Winter wheat harvest hits full stride in southern Kansas

Test weights, yields, quality are good in the early harvested winter wheat fields; weather issues loom at start of next week

Kansas winter wheat harvest moved to full speed in Sumner County on Friday, a fact made obvious by the fact that there is starting to be one cut field for every one that's still waving in the Kansas breeze.

By late afternoon Friday, Tencleve Farms of Wellington had three combines rolling through a field west of Springdale Road before stopping for a family dinner on a table sandwiched between the grain cart and a semi.

Dennis Tencleve, who farms with his son, Jed, said they expect to be about a third done with his 3,000-acre wheat harvest.

FIELD DINNER: The Tencleve clan gathers between grain cart and semi to enjoy dinner in the field as the harvest rolls in Sumner County.

He said he's up against a weather forecast of possible rain Sunday and a forecast of probable rain on Monday and he's hoping to get as much harvested as possible ahead of that.

"I am not too worried because I have corn and beans and we could use the rain," Tencleve said. "As  long as we don't have hail and high winds, just a nice rain, that won't hurt the wheat harvest and it will really help the fall crops."

The winter wheat field Tencleve was harvesting on Friday was Cedar. The last one was Everest, he said. He tried Gallagher, but it wasn't ready.

"I've had yields all the way from 30 bushels in the bad fields to 60 bushels and more in the god fields and I'm averaging around 45," he said. "But the quality has been just awesome. I'm seeing at least 60 pounds test weight and a lot of 62 and 63."
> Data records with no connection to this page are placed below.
From an optimization exercise on the open Yosys and OpenROAD flow, aimed at small area; shortcuts taken in it are not production practice. Function was checked by simulation only, so behaviour that the tests miss may differ from the original. Power figures rest on the tool's default switching activity, not on a simulated workload.

### run.sh
#!/bin/bash
# synth_recipe.tcl (not shown) runs the flow's synth.tcl, then flattens the netlist and writes it again
# the make line also repeats each setting of config.mk as NAME=value (left out here)
make -C /OpenROAD-flow-scripts/flow DESIGN_CONFIG=/design/flow/config.mk WORK_HOME=/design/flow/orfs CLKGATE_MAP_FILE= SYNTH_SCRIPT=/design/flow/synth_recipe.tcl finish
### constraint.sdc
create_clock -name core_clock -period 7.0 [get_ports {clk}]
set_input_delay 1.4000 -clock core_clock [delete_from_list [all_inputs] [get_ports {clk}]]
set_output_delay 1.4000 -clock core_clock [all_outputs]
set_load 0.01 [all_outputs]
### config.mk
export PLATFORM = sky130hd
export DESIGN_NAME = branch_predictor
export DESIGN_NICKNAME = branch_predictor
export VERILOG_FILES = /design/flow/design.v
export SDC_FILE = /design/flow/constraint.sdc
export NUM_CORES = 4
export LEC_CHECK = 0
export CAP_MARGIN = 20
export CORE_MARGIN = 2
export CORE_UTILIZATION = 40
export SETUP_SLACK_MARGIN = 0.5
export SLEW_MARGIN = 20
### design.v
module branch_predictor #(
  parameter int WIDTH    = 32,
  parameter int ENTRIES  = 16,
  parameter int CNT_BITS = 2
) (
  input  logic             clk,
  input  logic             rst,
  input  logic [WIDTH-1:0] PCF,
  output logic             PredTakenF,
  output logic [WIDTH-1:0] PredTargetF,
  input  logic             ResolveE,
  input  logic             IsJumpE,
  input  logic             TakenE,
  input  logic [WIDTH-1:0] PCE,
  input  logic [WIDTH-1:0] TargetE,
  input  logic [WIDTH-1:0] PCPlus4E,
  input  logic             PredTakenE,
  input  logic [WIDTH-1:0] PredTargetE,
  input  logic             InvalidateAll,
  output logic             FlushBranch,
  output logic [WIDTH-1:0] PCRedirect,
  output logic [31:0]      BranchCount,
  output logic [31:0]      MispredCount
);
  localparam int IDX   = $clog2(ENTRIES);
  localparam int TAG_W = WIDTH - IDX - 2;
  localparam logic [CNT_BITS-1:0] CNT_MAX = '1;
  localparam logic [CNT_BITS-1:0] CNT_WT  = CNT_BITS'(1) << (CNT_BITS - 1);
  logic [ENTRIES-1:0]  valid_reg;
  logic [TAG_W-1:0]    tag_reg    [ENTRIES];
  logic [WIDTH-1:0]    target_reg [ENTRIES];
  logic [CNT_BITS-1:0] cnt_reg    [ENTRIES];
  logic [31:0] branch_count_reg;
  logic [31:0] mispred_count_reg;
  logic unused_bits;
  assign unused_bits = &{1'b0, PCF[1:0], PCE[1:0]};
  logic [IDX-1:0]   idx_f;
  logic [IDX-1:0]   idx_e;
  logic [TAG_W-1:0] tag_e;
  logic [TAG_W-1:0] tag_f;
  logic             hit_f;
  assign idx_f = PCF[IDX+1:2];
  assign idx_e = PCE[IDX+1:2];
  assign tag_e = PCE[WIDTH-1:IDX+2];
  assign tag_f = PCF[WIDTH-1:IDX+2];
  logic [ENTRIES-1:0] sel_f, sel_e;
  logic [TAG_W-1:0]   tag_rf, tag_re;
  logic [WIDTH-1:0]   target_rf;
  logic               valid_rf, valid_re, ctr_rf;
  logic [CNT_BITS-1:0] cnt_re;
  always_comb begin
    tag_rf = '0; target_rf = '0; valid_rf = 1'b0; ctr_rf = 1'b0;
    tag_re = '0; valid_re = 1'b0; cnt_re = '0;
    for (int i = 0; i < ENTRIES; i++) begin
      sel_f[i] = (idx_f == IDX'(i));
      sel_e[i] = (idx_e == IDX'(i));
      tag_rf    |= {TAG_W{sel_f[i]}} & tag_reg[i];
      target_rf |= {WIDTH{sel_f[i]}} & target_reg[i];
      valid_rf  |= sel_f[i] & valid_reg[i];
      ctr_rf    |= sel_f[i] & cnt_reg[i][CNT_BITS-1];
      tag_re    |= {TAG_W{sel_e[i]}} & tag_reg[i];
      valid_re  |= sel_e[i] & valid_reg[i];
      cnt_re    |= {CNT_BITS{sel_e[i]}} & cnt_reg[i];
    end
  end
  assign hit_f = valid_rf && (tag_rf == tag_f);
  assign PredTakenF  = hit_f && ctr_rf;
  assign PredTargetF = PredTakenF ? target_rf : '0;
  assign FlushBranch = ResolveE && ((TakenE != PredTakenE) || (TakenE && (PredTargetE != TargetE)));
  assign PCRedirect  = TakenE ? TargetE : PCPlus4E;
  logic                hit_e;
  logic [CNT_BITS-1:0] cnt_cur;
  logic [CNT_BITS-1:0] cnt_next;
  logic                alloc;    
  logic                cnt_wr;   
  assign cnt_cur = cnt_re;
  assign hit_e   = valid_re && (tag_re == tag_e);
  always_comb begin
    alloc    = ResolveE && !InvalidateAll && TakenE;
    cnt_wr   = ResolveE && !InvalidateAll && (TakenE || hit_e);
    cnt_next = cnt_cur;
    if (TakenE) begin
      if (IsJumpE)
        cnt_next = CNT_MAX;
      else if (!hit_e)
        cnt_next = CNT_WT;
      else if (cnt_cur != CNT_MAX)
        cnt_next = cnt_cur + CNT_BITS'(1);
    end else if (cnt_cur != '0) begin
      cnt_next = cnt_cur - CNT_BITS'(1);
    end
  end
  always_ff @(posedge clk or negedge rst) begin
    if (!rst)
      valid_reg <= '0;
    else if (InvalidateAll)
      valid_reg <= '0;
    else if (alloc)
      valid_reg[idx_e] <= 1'b1;
  end
  always_ff @(posedge clk) begin
    if (alloc) begin
      tag_reg[idx_e]    <= tag_e;
      target_reg[idx_e] <= TargetE;
    end
    if (cnt_wr)
      cnt_reg[idx_e] <= cnt_next;
  end
  logic [31:0] branch_count_nxt, mispred_count_nxt;
  always_comb begin
    logic [31:0] q [2];
    logic        en [2];
    logic [31:0] d [2];
    logic [32:0] c;
    logic [4:0]  blk;
    q[0] = branch_count_reg;  en[0] = ResolveE;
    q[1] = mispred_count_reg; en[1] = FlushBranch;
    for (int n = 0; n < 2; n++) begin
      blk[0] = 1'b1;
      for (int b = 0; b < 4; b++)
        blk[b+1] = blk[b] & (&q[n][8*b +: 8]);
      for (int b = 0; b < 4; b++) begin
        c[8*b] = en[n] & ~blk[4] & blk[b];
        for (int k = 0; k < 8; k++) begin
          d[n][8*b+k] = q[n][8*b+k] ^ c[8*b+k];
          c[8*b+k+1]  = q[n][8*b+k] & c[8*b+k];
        end
      end
    end
    branch_count_nxt  = d[0];
    mispred_count_nxt = d[1];
  end
  always_ff @(posedge clk or negedge rst) begin
    if (!rst) begin
      branch_count_reg  <= '0;
      mispred_count_reg <= '0;
    end else begin
      branch_count_reg  <= branch_count_nxt;
      mispred_count_reg <= mispred_count_nxt;
    end
  end
  assign BranchCount  = branch_count_reg;
  assign MispredCount = mispred_count_reg;
endmodule
==> results of run 1 <==
==> routing by layer <==
| metal | wire [um] | global-route usage, % | part of all wire [%] |
|---|---|---|---|
| met5 | 0 | 0 | 0 |
| met4 | 7080 | 11.6 | 4.2 |
| met3 | 18000 | 6.09 | 11 |
| met2 | 77800 | 45.9 | 46 |
| met1 | 65200 | 39.0 | 39 |
==> where the power goes <==
part / switching (mW) / total (mW) / internal, mW
combinational: 0.769 / 1.25 / 0.484
clock: 2.56 / 5.89 / 3.33
sequential: 0.0497 / 6.92 / 6.87
==> cells by family after synthesis <==
kind of cell | count (synthesis)
compound gates | 856
xor+xnor | 67
fa+ha+maj | 61
buf+inv | 255
flops | 1040
mux | 127
simple gates | 488
==> metrics by stage <==
stage	hold slack (ns)	cell area, um2	std cells	utilization [%]	setup WS (ns)
3_3_place_gp	0.484	50400	4678	45.7	-0.593
3_5_place_dp	0.489	50400	4678	45.7	-0.279
2_1_floorplan	0.522	44400	2894	-	1.14
6_report	0.500	54300	4892	49.2	0.367
4_1_cts	0.503	54200	4885	49.1	0.458
5_1_grt	0.532	54300	4888	49.2	0.264
==> cells in the final DEF, fill, tap and decap left out, types with 16 or more instances in the layout <==
cell	Yosys	routed
xor2_1	43	43
buf_12	0	25
ha_1	61	57
nor2_1	65	46
edfxtp_1	960	960
o21ai_0	65	65
nand3_1	75	75
nor2_4	0	16
o22ai_1	24	24
clkbuf_16	0	109
mux2_2	69	69
clkinv_1	3	24
a211oi_1	18	16
a22o_1	102	102
o2bb2ai_1	16	16
clkinv_2	0	27
nand4_1	48	48
and3_1	36	36
nor3_1	23	23
a32oi_1	29	29
nand2_1	111	111
mux2i_1	43	43
nor2b_1	20	20
a21oi_1	43	43
inv_1	30	29
a222oi_1	43	43
a221oi_1	113	113
xnor2_1	24	24
dfrtp_1	80	80
a22oi_1	272	271
clkdlybuf4s50_1	0	270
buf_4	15	197
==> final timing paths <==
| check | endpoint | cells after the start |
|---|---|---|
| max in group asynchronous | mispred_count_reg[13] | 1 |
| hold reg to reg | branch_count_reg[31] | 1 |
| min in group asynchronous | mispred_count_reg[29] | 1 |
| setup reg to reg | cnt_reg[10][1] | 8 |
| hold / removal | branch_count_reg[31] | 1 |
| setup / recovery | PredTargetF[21] | 14 |
==> worst max-delay path, stage by stage <==
cell	delay, ns
buf_8	0.27
and2_1	0.37
buf_4	0.31
a221oi_1	0.12
o32ai_1	0.52
buf_4	0.20
o22ai_1	0.12
a21o_1	0.23
nor4_2	0.22
nand4_1	0.21
buf_12	0.23
buf_4	0.19
nor3_1	0.18
clkdlybuf4s50_1	0.56
==> synth_stat cells, types with 61 or more instances <==
| library cell | n | area [um2] |
|---|---|---|
| a221oi_1 | 113 | 990 |
| a22o_1 | 102 | 893 |
| a22oi_1 | 272 | 2040 |
| buf_2 | 65 | 325 |
| clkbuf_1 | 102 | 383 |
| dfrtp_1 | 80 | 2000 |
| edfxtp_1 | 960 | 28800 |
| ha_1 | 61 | 763 |
| mux2_2 | 69 | 777 |
| nand2_1 | 111 | 417 |
| nand3_1 | 75 | 375 |
| nor2_1 | 65 | 244 |
| o21ai_0 | 65 | 325 |
==> repair_timing <==
action / CTS / global route
pin swaps: 5 / 0
hold buffers: 0 / 0
buffers inserted: 1 / 0
resized for setup: 42 / 7
setup endpoints to repair: 33 / 25
==> cell type report <==
cell class	count	area [um2]	share of cell area, %
clock buffers	130	2880	5.30
flip-flops and latches	1040	30800	56.8
inverters	33	125	0.230
diodes	7	17.5	0.0323
clock inverters	76	792	1.46
repair buffers	519	4970	9.16
well taps	1488	1860	3.43
multi-input cells	1599	12800	23.6
==> flow_metrics.py, run 1 <==
metrics = {
    "run_status": {
        "status": "complete, no violations",
    },
    "sta": {
        "drv_slew": 0,
        "hold_viol": 0,
        "tns_ns": 0,
        "worstMarginPinSlew_ns": 1.10,
        "fin_crit_sh_pct": 94.8,
        "rsz0062_at_grt": "yes",
        "fmax_mhz": 151,
        "finClkSkew_ns": 0.0462,
        "setup_viol": 0,
        "slew_headroom_pct": 26.4,
        "post-route-min-period_ns": 6.63,
    },
    "logic_synthesis": {
        "syn_area_um2": 44400,
        "ys.flop_type": "edfxtp_1",
        "postSynthCellCount": 2894,
        "synth_edf_count": 960,
        "ys_seq_area_share_pct": 69.5,
        "muxShareOfSynthArea_pct": 3.46,
        "synth_top_family_by_area": "compound AO/OA/AOI/OAI gates",
        "synth-adder-area-share_pct": 1.72,
        "avgSynthCellArea_um2": 15.3,
        "synthXorXnorAreaFrac_pct": 1.32,
        "ys_ff_latch": 1040,
        "synth_compound_area_share_pct": 15.4,
        "synth-async-reset-ratio_pct": 7.69,
        "synth-simple-area-share_pct": 6.11,
        "syn-num-nets": 3122,
        "yosysUniqueCellTypes": 87,
        "ys.warnings.count": 4,
    },
    "pwr": {
        "peakVddDrop_mv": 0.212,
        "power_density_nw_per_um2": 259,
        "leakage_nw": 18.1,
        "total_power_mw": 14.1,
    },
    "floorplan": {
        "start_util_pct": 40.2,
        "ioPinCount": 297,
        "die-area_um2": 114000,
        "placeableCoreArea_um2": 110000,
        "rows": 122,
        "die_h_um": 337,
        "die_w_um": 337,
    },
    "clock_tree": {
        "cts_buffer_depth": 3,
        "clkSinkCount": 1040,
        "cts_buffers": 109,
        "clockRootBuffer": "clkbuf_16",
        "clk_transition_reported_paths_ns": 0.06,
        "clock_latency_ns": 0.73,
        "cts_tree": "built",
        "htreeDepth": 3,
    },
    "global_route": {
        "grtUsageTotal_pct": 29.0,
        "first_global_vias": 31350,
        "overflow": 0,
        "grt_start_max_net_pins": 81,
        "grt_pass1_wl_mm": 234,
        "antenna_found_initial": 8,
    },
    "setup_path": {
        "cp_max_fo": 31,
        "end_kind": "output pin",
        "reg2reg_slack_ns": 3.02,
        "startpoint": "PCF[3]",
        "cp.arrival_ns": 5.23,
        "path_class": "in2out",
        "required_ns": 5.60,
        "crit_path_start_kind": "primary input",
        "r2r_start": "tag_reg[13][14]",
    },
    "cells_and_area": {
        "largest_reg_flops": 512,
        "fillers": 9307,
        "fin_nets": 3530,
        "drive_above_1_share_pct": 17.0,
        "syn2layout_area_growth_pct": 22.4,
    },
    "placement": {
        "dp_hpwl_mm": 99.7,
        "io_buffers": 292,
        "gp_congestion": 0.952,
    },
    "drt": {
        "first_pass_iters": 7,
        "via_count": 32006,
        "routed_wirelength_mm": 168,
        "drtIter0Drc": 4559,
        "avgViaCountPerCell": 6.54,
        "wl_per_cell_um": 34.3,
        "ant_nets": 0,
        "drc_errors": 0,
    },
    "job": {
        "cap_violations": 0,
    },
    "hold_path": {
        "hold_start": "branch_count_reg[31]",
        "holdCritPathClass": "reg2reg",
    },
}
==> run 2: changes to the inputs <==
==> flow/run.sh (new file) <==
#!/bin/bash
# Own layout flow: the standard flow (standard.sh), with
#  - synthesis: the standard synthesis script, but ABC maps with an area-oriented
#    script (flow/area.abc); registers are mapped before ABC, so they are the same;
#  - input/output port buffers of the smallest buffer instead of clkdlybuf4s50_1;
#  - CTS with small clock buffers and no dummy loads.
set -euo pipefail
W=$(pwd)
F=$W/flow

sed "s#log_cmd abc {\*}\$abc_args#log_cmd abc -script $F/area.abc {*}[lrange \$abc_args 2 end]#" \
  "$FLOW_HOME/scripts/synth.tcl" > "$W/synth_area.tcl"
grep -q "$F/area.abc" "$W/synth_area.tcl"
sed "s#\$::env(SCRIPTS_DIR)/synth.tcl#$W/synth_area.tcl#" "$W/synth_recipe.tcl" > "$W/synth_recipe_area.tcl"
grep -q "$W/synth_area.tcl" "$W/synth_recipe_area.tcl"

source "$F/knobs.sh"

bash "$W/standard.sh" "SYNTH_SCRIPT=$W/synth_recipe_area.tcl" "${KNOBS[@]}" finish > "$W/standard_finish.log" 2>&1
==> flow/area.abc (new file) <==
&get -n
&st
&dch -f
&nf -R 1000
&st
&dch -f
&nf -R 1000
&put
==> flow/knobs.sh (new file) <==
KNOBS=(
  "BUFFER_PORTS_ARGS=-buffer_cell sky130_fd_sc_hd__buf_1"
  "CTS_ARGS=-sink_clustering_enable -repair_clock_nets -buf_list sky130_fd_sc_hd__clkbuf_4 -dont_use_dummy_load"
)
==> standard.sh (new file) <==
#!/bin/bash
# synth_recipe.tcl (not shown) runs the flow's synth.tcl, then flattens the netlist and writes it again
# the make line also repeats each setting of config.mk as NAME=value (left out here)
make -C /OpenROAD-flow-scripts/flow DESIGN_CONFIG=/design/flow/config.mk WORK_HOME=/design/flow/orfs CLKGATE_MAP_FILE= SYNTH_SCRIPT=/design/flow/synth_recipe.tcl "${@:-finish}"
--- a/config.mk
+++ b/config.mk
@@ -7,6 +7,7 @@
 export LEC_CHECK = 0
 export CAP_MARGIN = 20
 export CORE_MARGIN = 2
-export CORE_UTILIZATION = 40
-export SETUP_SLACK_MARGIN = 0.5
+export CORE_UTILIZATION = 65
+export PLACE_DENSITY = 0.72
+export SETUP_SLACK_MARGIN = 0
 export SLEW_MARGIN = 20
removed: run.sh
==> run 2 against run 1 <==
Sequential share of layout area is 9.4 points higher. Worst setup slack worse by 0.25 ns. Die area is 43% lower. Via count is 5.1% lower. Power is 17% lower. Critical path depth is 2 higher. Flip-flop and latch count stayed put. Combinational power is 36% lower. Cell count is 19% lower. Hold slack worse by 0.069 ns.
==> flow_metrics.py, run 2 <==
metrics = {
    "logic_synthesis": {
        "avgSynthCellArea_um2": 16.9,
        "yosysTopAreaCell": "edfxtp_1",
        "ys_ff_latch": 1040,
        "synth_edf_count": 960,
        "synth_top_area_share_pct": 71.2,
        "yosysUniqueCellTypes": 42,
        "ys.warnings.count": 4,
        "yosysMostFrequentCell": "edfxtp_1",
        "ys_seq_area_share_pct": 76.1,
        "synth.area.top_cells": "edfxtp_1, a22oi_1, dfrtp_1, a222oi_1, ha_1",
        "syn_area_um2": 40500,
        "synth-async-reset-ratio_pct": 7.69,
        "postSynthCellCount": 2393,
        "ys.flop_type": "edfxtp_1",
        "syn-num-nets": 2621,
        "synthTopCellsByCount": "edfxtp_1, a22oi_1, a222oi_1",
    },
    "setup_path": {
        "end_kind": "output pin",
        "critPathTopFamily": "simple AND/OR/NAND/NOR gates",
        "cp.arrival_ns": 5.49,
        "cp_slowest_stage_delay_ns": 0.50,
        "r2r_start": "tag_reg[5][13]",
        "path_cells": "buf_1 > buf_4 > nand2_1 > nor3_4 > buf_4 > a222oi_1 > nand3_1 > and4b_1 > a221oi_1 > nand3_1 > nor4_4 > buf_4 > nand4_1 > buf_12 > a31oi_1 > buf_1",
        "required_ns": 5.60,
        "ff2ff_path_depth": 13,
        "path_class": "in2out",
        "worstReg2RegEnd": "cnt_reg[6][1]",
        "cpMaxStageDelayCell": "buf_4",
        "worst-path-buf-inv": 6,
        "reg2reg_slack_ns": 3.57,
        "crit_top_cell": "buf_4",
        "crit_path_start_kind": "primary input",
        "cp_max_fo": 27,
    },
    "pwr": {
        "peakVddDrop_mv": 0.192,
        "power_frac_seq_pct": 59.5,
        "power_density_nw_per_um2": 250,
        "leakage_nw": 15.3,
        "combPwrFrac_pct": 6.8,
        "p_clk_share_pct": 33.7,
        "p_sw_mw": 2.71,
        "swShare_pct": 23.3,
        "power.internal_mw": 8.92,
    },
    "sta": {
        "slew_headroom_pct": 17.0,
        "post-route-min-period_ns": 6.89,
        "hold_viol": 0,
        "setup_viol": 0,
        "fin_crit_sh_pct": 98.4,
        "rsz0062_at_grt": "no",
        "worstMarginPinSlew_ns": 1.24,
        "drv_slew": 0,
        "fmax_mhz": 145,
        "finClkSkew_ns": 0.0569,
        "tns_ns": 0,
        "fin_ws_ns": 0.114,
    },
    "floorplan": {
        "die_w_um": 254,
        "rows": 91,
        "die_h_um": 254,
        "die-area_um2": 64300,
        "ioPinCount": 297,
        "start_util_pct": 65.6,
        "placeableCoreArea_um2": 61700,
    },
    "drt": {
        "routed-wl-met2_mm": 63.2,
        "drc_errors": 0,
        "top_layer": "met5",
        "avgViaCountPerCell": 7.66,
        "ant_nets": 0,
        "via_count": 30371,
        "drt-met1-wl_mm": 45.6,
        "routed_wirelength_mm": 140,
        "wl_met3_mm": 23.0,
        "first_pass_iters": 12,
        "drtIter0Drc": 6892,
        "wl_per_cell_um": 35.4,
    },
    "clock_tree": {
        "clockRootBuffer": "clkbuf_4",
        "clk_transition_reported_paths_ns": 0.06,
        "clkSinkCount": 1040,
        "htreeDepth": 5,
        "cts_tree": "built",
        "cts_buffer_depth": 4,
        "clock_latency_ns": 1.13,
        "ctsHoldBuffers": 0,
        "cts_buffers": 278,
    },
    "hold_path": {
        "holdCritPathClass": "in2async",
    },
    "global_route": {
        "grtUsageTotal_pct": 43.7,
        "overflow": 0,
        "antenna_found_initial": 7,
        "grt_pass1_wl_mm": 197,
        "grt_start_max_net_pins": 81,
        "first_global_vias": 30014,
    },
    "placement": {
        "io_buffers": 292,
        "placed_area_um2": 44400,
        "gp_congestion": 0.957,
        "dp_hpwl_mm": 81.0,
        "pre_cts_slack_ns": 0.0866,
    },
    "run_status": {
        "status": "complete, no violations",
    },
    "cells_and_area": {
        "final_common_cell": "edfxtp_1",
        "syn2layout_area_growth_pct": 15.0,
        "design_area_um2": 46600,
        "drive_above_1_share_pct": 15.3,
        "layout_common_cells": "edfxtp_1, a22oi_1, buf_1",
        "fin_nets": 3352,
        "largest_reg_flops": 512,
    },
    "job": {
        "cap_violations": 0,
    },
}
run 2: cell types whose count changed after synthesis, sizes merged, moves of 51 or more:
cell,before,now
a221oi,113,57
buf,120,0
clkbuf,102,0
nor2,65,119
mux2,70,14
a222oi,43,190
o21ai,66,13
a22o,102,51
run 2: metrics by stage:
stage	power, mW	hold WS (ns)	instances	util (%)
after floorplan	7.37	0.482	2393	-
after global placement	7.77	0.480	3672	71.8
final	11.6	0.431	3967	75.5
after CTS	11.6	0.468	3952	75.3
after global routing	12.0	0.506	3963	75.5
after detailed placement	7.80	0.485	3674	71.9
run 2: final cells by class:
type / count / area (um2)
Multi-Input combinational cell: 1307 / 9820
Sequential cell: 1040 / 30800
Clock buffer: 278 / 2090
Antenna cell: 8 / 20.0
Tap cell: 837 / 1050
Inverter: 47 / 176
Timing Repair Buffer: 450 / 2610
Fill cell: 3852 / 15100
run 2: cell families after synthesis:
kind of cell	Yosys count	share of synthesized area, %
compound gates	733	14.6
mux	14	0.389
xor+xnor	39	0.843
flops	1040	76.1
fa+ha+maj	61	1.88
buf+inv	47	0.435
simple gates	459	5.77
run 2: power by group through the flow:
stage / clock network [mW] / logic, mW / registers (mW)
final: 3.92 / 0.795 / 6.92
after global routing: 4.21 / 0.830 / 6.92
after global placement: 0 / 0.732 / 7.04
after floorplan: 0 / 0.318 / 7.06
after CTS: 3.95 / 0.758 / 6.92
after detailed placement: 0 / 0.755 / 7.05
run 2: how the worst max path moves through the flow:
stage | startpoint | endpoint | slack [ns] | cells past startpoint
6_report | PCF[5] | PredTargetF[10] | 0.11 | 16
5_1_grt | PCF[3] | PredTargetF[15] | 0.04 | 17
4_1_cts | PCF[2] | PredTargetF[4] | 0.03 | 14
3_5_place_dp | PCF[2] | PredTargetF[4] | 0.09 | 14
3_3_place_gp | PCF[2] | PredTargetF[4] | 0.07 | 14
2_1_floorplan | PCF[4] | PredTargetF[10] | 0.18 | 12
run 2: layer usage:
metal,GRT usage [%],up-vias
met5,0,-
met4,25.0,6
met3,11.8,668
met2,65.5,3180
met1,58.6,14546
li1,-,11971
run 2: what timing repair did:
action | CTS | global route
gates resized for setup | 0 | 9
buffers inserted | 0 | 5
endpoints found under the setup margin | 0 | 33
==> run 3: changes to the inputs <==
==> flow/knobs.sh (replaced) <==
KNOBS=(
  "BUFFER_PORTS_ARGS=-buffer_cell sky130_fd_sc_hd__buf_1"
  "CTS_ARGS=-sink_clustering_enable -repair_clock_nets -buf_list sky130_fd_sc_hd__clkbuf_4 -sink_clustering_size 10 -sink_clustering_max_diameter 40 -dont_use_dummy_load"
)
--- a/config.mk
+++ b/config.mk
@@ -9,5 +9,5 @@
 export CORE_MARGIN = 2
 export CORE_UTILIZATION = 65
 export PLACE_DENSITY = 0.72
-export SETUP_SLACK_MARGIN = 0
+export SETUP_SLACK_MARGIN = 0.1
 export SLEW_MARGIN = 20
==> run 3 against run 2 <==
Clock power fell by 28%. Flip-flop and latch count did not move. Still clean on timing, DRC and antenna. Power fell by 9.5%. Largest power group unchanged. First-iteration DRC count fell by 0.39%. Highest routed layer unchanged.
The lowest yields he has seen, he said, are on some of the newer ground he has taken on and is winter wheat behind milo, which doesn't seem to work for him.
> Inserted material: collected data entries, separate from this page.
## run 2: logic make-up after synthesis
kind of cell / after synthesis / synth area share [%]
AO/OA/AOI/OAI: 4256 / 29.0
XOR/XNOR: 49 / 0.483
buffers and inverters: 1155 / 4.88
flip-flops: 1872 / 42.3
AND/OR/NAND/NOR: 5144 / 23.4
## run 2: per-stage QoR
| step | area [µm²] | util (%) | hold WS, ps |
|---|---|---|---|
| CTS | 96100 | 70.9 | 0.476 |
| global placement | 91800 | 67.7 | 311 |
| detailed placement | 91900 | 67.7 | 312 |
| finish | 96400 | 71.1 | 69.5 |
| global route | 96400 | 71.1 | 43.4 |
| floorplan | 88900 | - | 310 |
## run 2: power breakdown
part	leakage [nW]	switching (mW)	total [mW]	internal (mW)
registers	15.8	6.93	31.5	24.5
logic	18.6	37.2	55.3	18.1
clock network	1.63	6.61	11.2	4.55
As his parents, wife and daughter-in-law spread out dinner on a table at combine-side, Tencleve said is a time of reunion many Kansas farm families, his among them. He farms with his son, Jed, but at harvest time, everybody joins in.

"My dad is 84 and my mom is 82, but they get involved in helping with the meals. They fry up the chicken and everybody chips in for the other stuff. We eat at noon and 6 p.m. so they can get everything cleaned up and the kids ready for bed. None of that eating at 10 p.m. for us."

Harvest takes a crew so the added hands are welcome as it gets rolling.

"Everybody gets here. We have a couple or three friends that take vacation and come and help us for wheat harvest. The grandkids love being here at harvest. They have a high level of excitement. The thing I would say in warning is while that is wonderful, you have to be really, really on your guard and watch out for those little ones when you are moving equipment or vehicles. They run everywhere and you have to watch and double-watch and make sure that they are out of the way," he said.

Tencleve said he delivers most of his harvest to the small co-op elevator at Mayfield because it is the closest to his fields. He also believes in supporting small-town coops in their fight to survive against larger elevators.

This year's harvest is looking good for him at the 30% mark, he said, but he says that after the expenses of inputs like seed, fertilizer, herbicides and fungicides, it takes more money to finish the harvest. His three 8120 Case IH combines, 2 semis and one tandem axle truck and grain cart pulled by a tracked Challenger tractor burn through the fuel.

"We go through 500 gallons of diesel fuel a day during harvest," he said. "And that's just combines and grain carts not even counting the trucks on the road. We have more expenses in a day than many people make in two weeks. And that is just the reality of farming today."